#39 親から借りたお金が贈与に?
家を購入する費用や子供の教育費用など、さまざまな事情から両親に借金をすることがあります。この借金が贈与とみなされれば贈与税が課税されてしまいます。仮に2000万円の贈与だとみなされると600万円近くの贈与税がかかることもあります。
親子間の財産移転が贈与とみなされやすいポイントなどを解説します。
親子間の財産移転は贈与とみなされやすい?
住宅ローンを金融機関で組むと、返済期間や金利面での融通がききにくいことから、「(子供に)金融機関から借金をさせるくらいなら自分が貸そう」と考える親御さんも少なくないでしょう。
しかし、親子間の借金は融通がききやすい反面、返済が滞ったり、お金がある時だけ返済したりというこ
とになりやすいものです。客観的に返済の事実が見えないと、借金ではなく贈与と判断されてしまう危険性は否定できません。
贈与とみなされないための4つのポイント
思わぬところで贈与税を課税されることのないよう、親子間の金銭貸借関係は客観的にわかるようにしておくべきでしょう。ポイントを4つ解説します。
①借用書を作成する
通常、金銭の貸付は一定の期間内に返済があることを前提に行われます。そのため贈与税はかかりません。
しかし、親子間のお金の貸し借りになると、返済や利息の契約があいまいになってしまいがちです。
当事者は貸付・借入のつもりであっても、返済期日を定めていなければ、税制上は贈与とみなされてしまいます。
そのため、贈与ではなく金銭の貸付であることを明示するために契約書を作成しましょう。
第三者との間で金銭消費貸借契約を結ぶときと同じレベル感で、貸付金額や金利、返済方法を設定します。
よくない例:親が子にお金を貸したが、返済方法を口頭で約束した。
②適切な金利を設定する
親子間のやり取りだからといって無金利にしてしまうと、金利相当分が贈与とみなされる可能性があります。
適切な利息の設定を行い、きちんと利息の支払いを行いましょう。
よくない例:金銭消費賃借契約で3%の金利を設定したが、実際は元金のみ返済した。
③現実的に返済可能な額と期間を設定する
お金を貸す際は、親が存命のうちに返済が終わるように返済計画を設定しましょう。
高齢の親に対して20年~30年にわたってお金を貸す計画になっていると、本当に返済をさせるつもりがあるかどうかを疑われる可能性があります。

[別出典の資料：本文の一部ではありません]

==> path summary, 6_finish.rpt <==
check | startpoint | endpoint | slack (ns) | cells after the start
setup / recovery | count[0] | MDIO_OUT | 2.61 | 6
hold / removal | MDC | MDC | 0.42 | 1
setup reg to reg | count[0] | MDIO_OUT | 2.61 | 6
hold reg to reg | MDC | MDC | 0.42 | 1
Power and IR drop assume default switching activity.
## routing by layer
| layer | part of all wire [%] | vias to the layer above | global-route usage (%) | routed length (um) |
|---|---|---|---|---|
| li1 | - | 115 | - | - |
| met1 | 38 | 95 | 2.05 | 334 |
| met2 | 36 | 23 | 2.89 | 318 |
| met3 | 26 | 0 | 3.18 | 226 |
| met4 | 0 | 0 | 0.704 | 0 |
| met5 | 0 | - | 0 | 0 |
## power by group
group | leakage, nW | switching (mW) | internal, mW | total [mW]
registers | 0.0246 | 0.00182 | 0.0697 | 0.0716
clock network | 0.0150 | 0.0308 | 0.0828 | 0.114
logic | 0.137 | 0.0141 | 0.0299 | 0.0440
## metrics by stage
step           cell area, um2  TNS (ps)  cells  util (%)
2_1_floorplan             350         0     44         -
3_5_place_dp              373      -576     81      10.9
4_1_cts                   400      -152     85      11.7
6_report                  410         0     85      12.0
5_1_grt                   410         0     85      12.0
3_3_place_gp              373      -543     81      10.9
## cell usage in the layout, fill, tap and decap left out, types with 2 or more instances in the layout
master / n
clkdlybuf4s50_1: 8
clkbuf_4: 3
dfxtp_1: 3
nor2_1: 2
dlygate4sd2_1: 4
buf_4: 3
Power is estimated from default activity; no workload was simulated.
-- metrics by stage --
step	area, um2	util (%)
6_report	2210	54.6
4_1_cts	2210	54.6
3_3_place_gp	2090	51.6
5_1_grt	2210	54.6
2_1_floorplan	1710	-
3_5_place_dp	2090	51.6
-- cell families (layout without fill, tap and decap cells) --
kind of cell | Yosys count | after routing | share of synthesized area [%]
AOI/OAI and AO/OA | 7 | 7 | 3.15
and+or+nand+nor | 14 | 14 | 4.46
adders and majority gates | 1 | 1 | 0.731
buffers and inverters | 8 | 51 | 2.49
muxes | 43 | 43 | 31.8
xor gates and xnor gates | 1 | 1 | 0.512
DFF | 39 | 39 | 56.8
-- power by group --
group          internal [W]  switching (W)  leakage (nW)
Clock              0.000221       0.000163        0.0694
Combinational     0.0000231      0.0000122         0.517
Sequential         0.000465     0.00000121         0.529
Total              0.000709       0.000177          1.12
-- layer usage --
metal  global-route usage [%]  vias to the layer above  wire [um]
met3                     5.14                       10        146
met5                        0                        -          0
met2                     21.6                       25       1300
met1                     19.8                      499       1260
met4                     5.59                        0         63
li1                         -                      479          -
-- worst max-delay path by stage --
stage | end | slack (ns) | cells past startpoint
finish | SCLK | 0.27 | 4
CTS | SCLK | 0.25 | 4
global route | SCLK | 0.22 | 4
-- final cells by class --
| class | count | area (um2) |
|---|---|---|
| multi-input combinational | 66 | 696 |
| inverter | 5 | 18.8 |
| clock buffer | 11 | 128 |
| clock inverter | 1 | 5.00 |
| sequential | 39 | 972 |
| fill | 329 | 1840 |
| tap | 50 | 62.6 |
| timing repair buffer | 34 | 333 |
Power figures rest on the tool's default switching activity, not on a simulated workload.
## flow/run.sh

```bash
#!/bin/bash
# OpenROAD 26Q1-2900-gdf79404cd8, Yosys 0.63+post, stock flow scripts
make -C /OpenROAD-flow-scripts/flow DESIGN_CONFIG=/design/flow/config.mk WORK_HOME=/design/flow/orfs finish
```

## flow/config.mk

```make
export PLATFORM = sky130hd
export DESIGN_NAME = axi_stream_insert_header
export DESIGN_NICKNAME = axi_stream_insert_header
export VERILOG_FILES = /design/flow/design.v
export SDC_FILE = /design/flow/constraint.sdc
export NUM_CORES = 4
export LEC_CHECK = 1
export CORE_UTILIZATION = 50
```

## flow/constraint.sdc

```tcl
current_design axi_stream_insert_header

set clk_period 8.4
set clk_io_pct 0.2

create_clock -name clk0 -period $clk_period [get_ports {clk}]

set non_clock_inputs [all_inputs -no_clocks]
set_input_delay [expr $clk_period * $clk_io_pct] -clock clk0 $non_clock_inputs
set_output_delay [expr $clk_period * $clk_io_pct] -clock clk0 [all_outputs]
```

よくない例:80歳の親が30年にわたる返済計画で子供にお金を貸した。
④返済・利払いは現金受渡ではなく銀行振込にする
返済と利子のやり取りは、返済の事実を後日客観的に確認できるよう、銀行口座を通して行うようにしましょう。
親が亡くなった場合はどうなる?
もし債権者である親が死亡した場合、親が子から貸付金を返してもらう権利(債権)が相続財産に含まれることになります。
そして子が親の相続人となることで債権者(生前の親の立場)と債務者(子の立場)が同一となった場合、民法上は債権・債務が消滅します。
相続人が債務者の子一人だと問題はありませんが、借主以外の相続人が他にもいる場合、問題が起こる可能性があります。
債権が他の相続人に相続されると、他の相続人に対して債務者(子)からの返済義務が生じるだけでなく、他の相続人は債権そのものに相続税が課税される分、相続税を余計に払わなければならなくなるからです。
そのような相続時のトラブルを避ける方法として、債権者である親が遺言書を作成することが考えられます。作成時は下記のようなことを考慮しましょう。
①債務免除を記載し、債権を消滅させておく
遺言書に、亡くなった場合には債務を免除する旨を記載し、債権自体を消滅させましょう。
債務免除されても相続税がなくなるわけではありません。
②借金していた子供が債権を相続するような形で遺産を分割する
親子間の財産移転が贈与か相続かによって、予想される展開は異なります。思わぬ税金を課されないよう注意しましょう。
【対処法】遺言書がなく、相続財産に債権が含まれており、相続人が複数いる場合
既に上記の状態にある方は、相続人間の争いを起こさないためにも、速やかに相続の専門家に相談することをおすすめします。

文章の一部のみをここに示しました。